:: Your assignment ::
Note every line in the entries that contains the string "constraint", and copy it.

START Given records

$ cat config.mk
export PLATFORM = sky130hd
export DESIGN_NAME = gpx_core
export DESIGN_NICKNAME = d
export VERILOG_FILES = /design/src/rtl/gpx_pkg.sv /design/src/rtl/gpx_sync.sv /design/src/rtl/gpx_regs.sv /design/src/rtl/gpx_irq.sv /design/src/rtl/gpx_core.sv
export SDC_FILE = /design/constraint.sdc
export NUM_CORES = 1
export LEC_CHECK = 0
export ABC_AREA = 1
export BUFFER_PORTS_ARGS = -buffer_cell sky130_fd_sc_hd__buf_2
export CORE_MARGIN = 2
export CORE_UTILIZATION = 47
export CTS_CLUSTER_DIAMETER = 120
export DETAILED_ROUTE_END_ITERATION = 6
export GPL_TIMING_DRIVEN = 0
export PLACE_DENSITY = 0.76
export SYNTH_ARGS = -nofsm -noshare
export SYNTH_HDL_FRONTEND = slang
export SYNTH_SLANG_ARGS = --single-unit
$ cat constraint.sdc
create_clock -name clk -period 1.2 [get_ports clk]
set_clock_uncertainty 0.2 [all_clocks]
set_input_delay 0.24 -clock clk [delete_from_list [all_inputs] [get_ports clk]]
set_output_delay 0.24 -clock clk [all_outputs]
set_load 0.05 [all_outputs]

END Given records
START Given records

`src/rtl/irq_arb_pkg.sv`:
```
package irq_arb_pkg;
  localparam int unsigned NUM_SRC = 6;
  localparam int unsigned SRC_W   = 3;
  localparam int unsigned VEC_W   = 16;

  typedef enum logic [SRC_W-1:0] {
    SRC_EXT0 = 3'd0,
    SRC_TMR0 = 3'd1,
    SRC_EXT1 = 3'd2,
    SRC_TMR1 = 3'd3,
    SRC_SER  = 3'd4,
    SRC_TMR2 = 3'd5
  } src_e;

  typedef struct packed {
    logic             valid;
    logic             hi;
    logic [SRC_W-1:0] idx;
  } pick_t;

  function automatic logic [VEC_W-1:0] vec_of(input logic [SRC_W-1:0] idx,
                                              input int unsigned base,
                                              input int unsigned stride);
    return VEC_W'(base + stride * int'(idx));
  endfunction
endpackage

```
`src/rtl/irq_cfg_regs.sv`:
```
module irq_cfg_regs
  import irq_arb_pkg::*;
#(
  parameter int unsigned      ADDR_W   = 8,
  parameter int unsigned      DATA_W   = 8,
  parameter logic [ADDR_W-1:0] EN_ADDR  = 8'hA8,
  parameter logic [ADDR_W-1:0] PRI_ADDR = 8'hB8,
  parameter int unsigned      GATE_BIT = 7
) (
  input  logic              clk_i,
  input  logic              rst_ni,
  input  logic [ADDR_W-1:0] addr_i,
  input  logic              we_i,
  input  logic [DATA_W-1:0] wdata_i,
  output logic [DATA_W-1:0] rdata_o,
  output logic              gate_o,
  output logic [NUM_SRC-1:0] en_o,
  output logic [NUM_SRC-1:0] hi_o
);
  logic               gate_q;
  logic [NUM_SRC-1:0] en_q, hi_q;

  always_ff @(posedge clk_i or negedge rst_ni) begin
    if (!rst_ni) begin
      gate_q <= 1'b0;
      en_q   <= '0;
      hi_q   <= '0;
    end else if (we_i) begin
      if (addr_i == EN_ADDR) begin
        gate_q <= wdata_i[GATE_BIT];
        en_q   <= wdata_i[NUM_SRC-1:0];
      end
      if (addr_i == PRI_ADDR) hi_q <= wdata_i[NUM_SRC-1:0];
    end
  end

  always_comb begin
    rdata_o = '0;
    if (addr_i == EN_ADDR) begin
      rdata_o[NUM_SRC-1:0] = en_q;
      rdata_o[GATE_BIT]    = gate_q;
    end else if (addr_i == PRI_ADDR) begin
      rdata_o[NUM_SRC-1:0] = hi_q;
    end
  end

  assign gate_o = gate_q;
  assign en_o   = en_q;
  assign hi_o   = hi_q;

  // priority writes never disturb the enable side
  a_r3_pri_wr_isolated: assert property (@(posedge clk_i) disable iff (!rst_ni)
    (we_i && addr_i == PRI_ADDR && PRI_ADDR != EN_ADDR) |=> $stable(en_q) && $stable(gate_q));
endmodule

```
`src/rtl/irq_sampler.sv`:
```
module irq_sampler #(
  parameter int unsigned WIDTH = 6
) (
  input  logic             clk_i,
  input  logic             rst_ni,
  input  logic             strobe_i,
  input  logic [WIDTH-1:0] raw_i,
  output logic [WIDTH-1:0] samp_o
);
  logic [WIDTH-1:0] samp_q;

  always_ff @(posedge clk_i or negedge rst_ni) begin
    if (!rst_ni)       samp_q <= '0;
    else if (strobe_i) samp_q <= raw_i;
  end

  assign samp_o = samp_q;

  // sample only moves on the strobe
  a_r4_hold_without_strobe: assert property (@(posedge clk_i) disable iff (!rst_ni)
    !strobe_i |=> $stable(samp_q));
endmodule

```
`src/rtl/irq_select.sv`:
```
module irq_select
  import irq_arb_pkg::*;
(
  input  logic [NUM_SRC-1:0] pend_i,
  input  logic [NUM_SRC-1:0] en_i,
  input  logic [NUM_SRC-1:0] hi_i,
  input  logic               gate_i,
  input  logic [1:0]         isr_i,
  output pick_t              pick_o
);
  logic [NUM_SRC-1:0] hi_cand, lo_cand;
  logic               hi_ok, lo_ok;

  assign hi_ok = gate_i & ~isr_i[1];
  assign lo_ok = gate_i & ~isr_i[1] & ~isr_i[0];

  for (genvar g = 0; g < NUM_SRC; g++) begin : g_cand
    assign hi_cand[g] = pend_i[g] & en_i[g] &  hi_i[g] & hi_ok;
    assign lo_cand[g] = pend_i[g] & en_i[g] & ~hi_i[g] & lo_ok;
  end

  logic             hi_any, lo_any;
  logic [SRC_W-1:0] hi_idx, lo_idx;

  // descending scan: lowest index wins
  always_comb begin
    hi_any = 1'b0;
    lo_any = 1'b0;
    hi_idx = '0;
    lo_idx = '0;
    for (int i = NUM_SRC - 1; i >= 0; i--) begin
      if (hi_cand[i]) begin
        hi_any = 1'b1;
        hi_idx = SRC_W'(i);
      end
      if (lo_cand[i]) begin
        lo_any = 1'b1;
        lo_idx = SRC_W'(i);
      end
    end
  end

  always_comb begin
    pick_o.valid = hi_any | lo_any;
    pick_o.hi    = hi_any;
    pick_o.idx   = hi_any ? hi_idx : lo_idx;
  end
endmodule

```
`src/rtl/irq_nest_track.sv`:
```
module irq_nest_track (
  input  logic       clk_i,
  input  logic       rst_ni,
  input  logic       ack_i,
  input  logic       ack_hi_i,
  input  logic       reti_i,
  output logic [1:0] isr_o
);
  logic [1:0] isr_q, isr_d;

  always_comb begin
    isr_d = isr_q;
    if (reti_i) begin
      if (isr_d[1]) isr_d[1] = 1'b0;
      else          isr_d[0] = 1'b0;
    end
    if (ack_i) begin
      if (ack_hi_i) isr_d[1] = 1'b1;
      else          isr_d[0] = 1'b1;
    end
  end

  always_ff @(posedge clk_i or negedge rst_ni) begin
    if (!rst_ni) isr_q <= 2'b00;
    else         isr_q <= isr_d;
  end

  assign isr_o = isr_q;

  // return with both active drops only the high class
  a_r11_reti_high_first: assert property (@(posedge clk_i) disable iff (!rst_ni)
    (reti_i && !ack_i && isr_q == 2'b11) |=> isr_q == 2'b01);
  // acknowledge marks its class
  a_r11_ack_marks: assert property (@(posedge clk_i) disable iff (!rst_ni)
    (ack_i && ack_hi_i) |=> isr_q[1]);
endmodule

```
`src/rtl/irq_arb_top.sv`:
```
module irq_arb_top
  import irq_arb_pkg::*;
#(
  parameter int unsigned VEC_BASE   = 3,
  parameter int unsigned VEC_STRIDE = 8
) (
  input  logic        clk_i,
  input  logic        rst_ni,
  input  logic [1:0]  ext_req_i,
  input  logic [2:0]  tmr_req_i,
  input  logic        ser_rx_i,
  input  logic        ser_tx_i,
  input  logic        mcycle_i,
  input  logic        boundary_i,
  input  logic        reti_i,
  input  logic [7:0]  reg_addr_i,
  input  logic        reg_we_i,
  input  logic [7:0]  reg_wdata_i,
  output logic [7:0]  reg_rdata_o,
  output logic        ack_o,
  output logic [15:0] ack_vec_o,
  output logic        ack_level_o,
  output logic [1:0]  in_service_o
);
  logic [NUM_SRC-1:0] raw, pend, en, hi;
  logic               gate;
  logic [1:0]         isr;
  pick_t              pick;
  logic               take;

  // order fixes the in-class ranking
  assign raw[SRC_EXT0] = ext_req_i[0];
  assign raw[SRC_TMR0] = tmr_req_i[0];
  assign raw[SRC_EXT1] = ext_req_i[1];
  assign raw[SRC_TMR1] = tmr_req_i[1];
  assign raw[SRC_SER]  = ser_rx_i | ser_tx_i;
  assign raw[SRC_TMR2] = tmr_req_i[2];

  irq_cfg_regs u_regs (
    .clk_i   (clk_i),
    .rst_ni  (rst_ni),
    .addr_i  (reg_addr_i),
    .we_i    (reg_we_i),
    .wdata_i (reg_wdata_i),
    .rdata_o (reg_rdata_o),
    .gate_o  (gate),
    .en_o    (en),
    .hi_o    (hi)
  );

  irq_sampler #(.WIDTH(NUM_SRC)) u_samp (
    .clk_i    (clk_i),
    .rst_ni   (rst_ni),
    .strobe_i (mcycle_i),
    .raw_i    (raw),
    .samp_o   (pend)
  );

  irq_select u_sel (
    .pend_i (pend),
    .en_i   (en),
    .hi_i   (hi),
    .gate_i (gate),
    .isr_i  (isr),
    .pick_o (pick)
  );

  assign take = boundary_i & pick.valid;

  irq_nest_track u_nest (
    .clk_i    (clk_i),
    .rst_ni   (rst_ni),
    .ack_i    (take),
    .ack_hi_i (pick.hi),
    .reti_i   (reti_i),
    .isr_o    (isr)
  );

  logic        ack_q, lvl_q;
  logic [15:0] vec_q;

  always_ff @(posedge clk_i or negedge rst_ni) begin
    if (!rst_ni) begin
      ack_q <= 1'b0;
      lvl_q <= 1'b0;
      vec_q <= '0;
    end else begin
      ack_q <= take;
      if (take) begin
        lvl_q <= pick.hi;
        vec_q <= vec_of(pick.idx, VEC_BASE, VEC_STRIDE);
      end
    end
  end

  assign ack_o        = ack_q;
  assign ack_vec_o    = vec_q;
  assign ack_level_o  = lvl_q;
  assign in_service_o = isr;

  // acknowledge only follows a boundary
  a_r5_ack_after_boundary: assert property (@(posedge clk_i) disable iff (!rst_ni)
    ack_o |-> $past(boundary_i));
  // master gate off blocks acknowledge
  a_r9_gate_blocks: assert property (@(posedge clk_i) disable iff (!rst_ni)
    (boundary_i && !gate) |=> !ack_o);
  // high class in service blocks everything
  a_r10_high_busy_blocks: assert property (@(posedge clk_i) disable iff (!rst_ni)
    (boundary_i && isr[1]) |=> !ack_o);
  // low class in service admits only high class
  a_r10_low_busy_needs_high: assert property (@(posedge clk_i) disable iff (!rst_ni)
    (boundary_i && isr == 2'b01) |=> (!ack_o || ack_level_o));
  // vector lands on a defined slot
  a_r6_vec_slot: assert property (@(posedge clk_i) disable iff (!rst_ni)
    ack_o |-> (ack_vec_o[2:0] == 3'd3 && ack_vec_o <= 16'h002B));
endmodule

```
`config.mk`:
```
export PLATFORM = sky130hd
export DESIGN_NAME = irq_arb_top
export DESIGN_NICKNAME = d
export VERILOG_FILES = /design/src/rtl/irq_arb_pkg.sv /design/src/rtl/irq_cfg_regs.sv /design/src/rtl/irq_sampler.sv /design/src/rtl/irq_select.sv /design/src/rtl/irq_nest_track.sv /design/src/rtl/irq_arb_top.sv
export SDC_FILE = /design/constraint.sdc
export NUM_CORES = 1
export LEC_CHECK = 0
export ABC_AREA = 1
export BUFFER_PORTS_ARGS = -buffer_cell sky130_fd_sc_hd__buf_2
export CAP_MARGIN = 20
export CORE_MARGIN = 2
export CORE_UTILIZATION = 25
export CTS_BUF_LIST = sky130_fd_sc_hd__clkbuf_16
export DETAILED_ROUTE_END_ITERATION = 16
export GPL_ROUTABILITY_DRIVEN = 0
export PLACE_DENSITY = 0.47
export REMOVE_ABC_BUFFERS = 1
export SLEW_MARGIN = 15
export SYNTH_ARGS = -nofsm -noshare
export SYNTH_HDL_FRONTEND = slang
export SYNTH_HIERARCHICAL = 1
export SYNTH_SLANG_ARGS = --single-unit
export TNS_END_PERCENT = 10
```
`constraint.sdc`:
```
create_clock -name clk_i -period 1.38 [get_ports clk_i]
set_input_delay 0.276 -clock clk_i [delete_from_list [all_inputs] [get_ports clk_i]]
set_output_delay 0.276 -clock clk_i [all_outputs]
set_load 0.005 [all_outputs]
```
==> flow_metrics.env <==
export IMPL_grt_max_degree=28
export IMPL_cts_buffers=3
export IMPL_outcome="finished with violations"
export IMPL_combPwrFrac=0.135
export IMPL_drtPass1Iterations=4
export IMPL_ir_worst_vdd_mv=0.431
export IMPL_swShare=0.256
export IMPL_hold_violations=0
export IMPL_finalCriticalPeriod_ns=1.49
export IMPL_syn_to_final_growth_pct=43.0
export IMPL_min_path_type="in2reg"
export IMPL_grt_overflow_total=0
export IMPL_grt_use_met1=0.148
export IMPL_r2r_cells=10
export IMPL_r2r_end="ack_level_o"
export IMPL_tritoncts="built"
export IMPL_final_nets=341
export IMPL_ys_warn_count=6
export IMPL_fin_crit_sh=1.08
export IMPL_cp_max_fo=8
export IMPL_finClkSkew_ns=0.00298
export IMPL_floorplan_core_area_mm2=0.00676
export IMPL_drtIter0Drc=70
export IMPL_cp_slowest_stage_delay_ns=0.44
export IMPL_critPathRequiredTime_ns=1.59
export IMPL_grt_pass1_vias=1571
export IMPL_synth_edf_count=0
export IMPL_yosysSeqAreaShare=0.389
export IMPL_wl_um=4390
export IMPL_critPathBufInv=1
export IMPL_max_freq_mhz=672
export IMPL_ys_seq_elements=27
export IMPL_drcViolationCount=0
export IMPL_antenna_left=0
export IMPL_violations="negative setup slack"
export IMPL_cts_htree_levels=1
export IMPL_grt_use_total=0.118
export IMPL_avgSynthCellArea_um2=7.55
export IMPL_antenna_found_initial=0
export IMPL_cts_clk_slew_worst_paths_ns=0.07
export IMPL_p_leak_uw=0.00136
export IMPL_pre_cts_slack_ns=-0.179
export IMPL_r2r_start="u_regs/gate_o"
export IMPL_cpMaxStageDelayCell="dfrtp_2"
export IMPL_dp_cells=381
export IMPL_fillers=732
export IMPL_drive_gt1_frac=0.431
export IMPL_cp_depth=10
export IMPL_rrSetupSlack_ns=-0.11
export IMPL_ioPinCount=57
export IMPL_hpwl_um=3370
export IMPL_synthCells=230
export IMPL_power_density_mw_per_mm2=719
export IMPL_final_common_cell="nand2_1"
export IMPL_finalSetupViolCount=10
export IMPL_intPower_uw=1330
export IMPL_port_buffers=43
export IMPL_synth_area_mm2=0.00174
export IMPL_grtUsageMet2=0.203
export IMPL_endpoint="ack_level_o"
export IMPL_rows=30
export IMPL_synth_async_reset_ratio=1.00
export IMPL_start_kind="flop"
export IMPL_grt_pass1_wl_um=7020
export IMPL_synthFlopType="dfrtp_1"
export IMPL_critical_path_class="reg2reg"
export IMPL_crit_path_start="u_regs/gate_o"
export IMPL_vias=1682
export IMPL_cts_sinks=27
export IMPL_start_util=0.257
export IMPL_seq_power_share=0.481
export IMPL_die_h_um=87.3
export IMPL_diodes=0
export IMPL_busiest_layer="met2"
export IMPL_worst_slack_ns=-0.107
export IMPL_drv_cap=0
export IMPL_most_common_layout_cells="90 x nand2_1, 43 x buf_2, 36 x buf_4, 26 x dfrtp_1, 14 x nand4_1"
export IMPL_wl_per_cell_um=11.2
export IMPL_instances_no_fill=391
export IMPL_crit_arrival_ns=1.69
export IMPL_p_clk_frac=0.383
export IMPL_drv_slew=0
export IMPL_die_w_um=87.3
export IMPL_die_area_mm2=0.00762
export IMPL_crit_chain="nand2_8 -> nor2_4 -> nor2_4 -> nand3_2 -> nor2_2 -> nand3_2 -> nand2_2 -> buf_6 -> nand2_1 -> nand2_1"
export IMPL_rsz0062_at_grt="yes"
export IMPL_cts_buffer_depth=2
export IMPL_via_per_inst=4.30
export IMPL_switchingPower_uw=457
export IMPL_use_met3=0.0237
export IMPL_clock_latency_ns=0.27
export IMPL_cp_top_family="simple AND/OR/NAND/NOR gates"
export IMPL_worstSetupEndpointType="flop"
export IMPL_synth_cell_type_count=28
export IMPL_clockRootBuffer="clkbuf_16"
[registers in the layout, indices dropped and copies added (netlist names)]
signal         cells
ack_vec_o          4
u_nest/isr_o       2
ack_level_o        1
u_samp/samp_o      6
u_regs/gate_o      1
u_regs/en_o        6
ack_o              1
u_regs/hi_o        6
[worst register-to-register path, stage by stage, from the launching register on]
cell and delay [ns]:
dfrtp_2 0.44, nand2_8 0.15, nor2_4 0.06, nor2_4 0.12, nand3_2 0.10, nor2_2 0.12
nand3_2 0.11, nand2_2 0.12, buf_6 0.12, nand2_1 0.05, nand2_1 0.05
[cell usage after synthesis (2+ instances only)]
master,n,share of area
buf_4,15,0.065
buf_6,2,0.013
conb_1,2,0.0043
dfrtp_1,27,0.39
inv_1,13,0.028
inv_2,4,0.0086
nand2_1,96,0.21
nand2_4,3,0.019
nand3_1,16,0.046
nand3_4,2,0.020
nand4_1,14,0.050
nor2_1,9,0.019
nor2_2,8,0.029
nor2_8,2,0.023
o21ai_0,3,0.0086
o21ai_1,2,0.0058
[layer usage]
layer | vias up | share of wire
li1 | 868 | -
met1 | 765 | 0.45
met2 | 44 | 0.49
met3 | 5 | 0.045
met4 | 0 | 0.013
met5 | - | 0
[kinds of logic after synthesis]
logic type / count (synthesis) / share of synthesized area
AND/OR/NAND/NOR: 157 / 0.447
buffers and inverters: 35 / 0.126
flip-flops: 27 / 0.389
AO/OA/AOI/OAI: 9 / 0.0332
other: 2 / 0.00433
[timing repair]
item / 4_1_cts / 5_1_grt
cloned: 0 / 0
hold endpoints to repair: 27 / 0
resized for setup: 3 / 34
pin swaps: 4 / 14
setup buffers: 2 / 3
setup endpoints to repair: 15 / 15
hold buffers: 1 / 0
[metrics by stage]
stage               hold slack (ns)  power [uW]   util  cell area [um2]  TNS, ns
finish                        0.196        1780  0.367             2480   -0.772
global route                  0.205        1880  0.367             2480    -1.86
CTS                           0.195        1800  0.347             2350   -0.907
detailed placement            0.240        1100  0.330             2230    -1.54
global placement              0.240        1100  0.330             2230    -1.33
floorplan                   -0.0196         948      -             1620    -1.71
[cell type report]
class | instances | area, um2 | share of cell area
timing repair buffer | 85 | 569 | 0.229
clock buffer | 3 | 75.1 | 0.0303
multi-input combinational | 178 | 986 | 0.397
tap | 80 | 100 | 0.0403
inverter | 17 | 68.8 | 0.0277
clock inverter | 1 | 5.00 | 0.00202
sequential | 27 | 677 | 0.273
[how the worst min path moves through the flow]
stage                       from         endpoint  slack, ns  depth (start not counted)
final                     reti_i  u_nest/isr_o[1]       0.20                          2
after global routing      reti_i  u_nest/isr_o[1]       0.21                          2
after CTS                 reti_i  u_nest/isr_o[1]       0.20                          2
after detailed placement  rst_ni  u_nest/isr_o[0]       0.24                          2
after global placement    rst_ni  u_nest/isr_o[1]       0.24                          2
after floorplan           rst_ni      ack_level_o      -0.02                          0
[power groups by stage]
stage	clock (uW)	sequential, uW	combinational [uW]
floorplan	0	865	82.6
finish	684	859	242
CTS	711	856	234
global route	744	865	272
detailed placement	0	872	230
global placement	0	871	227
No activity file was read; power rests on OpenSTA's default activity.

END Given records

:: Problem solution ::
export SDC_FILE = /design/constraint.sdc
$ cat constraint.sdc
export SDC_FILE = /design/constraint.sdc
`constraint.sdc`:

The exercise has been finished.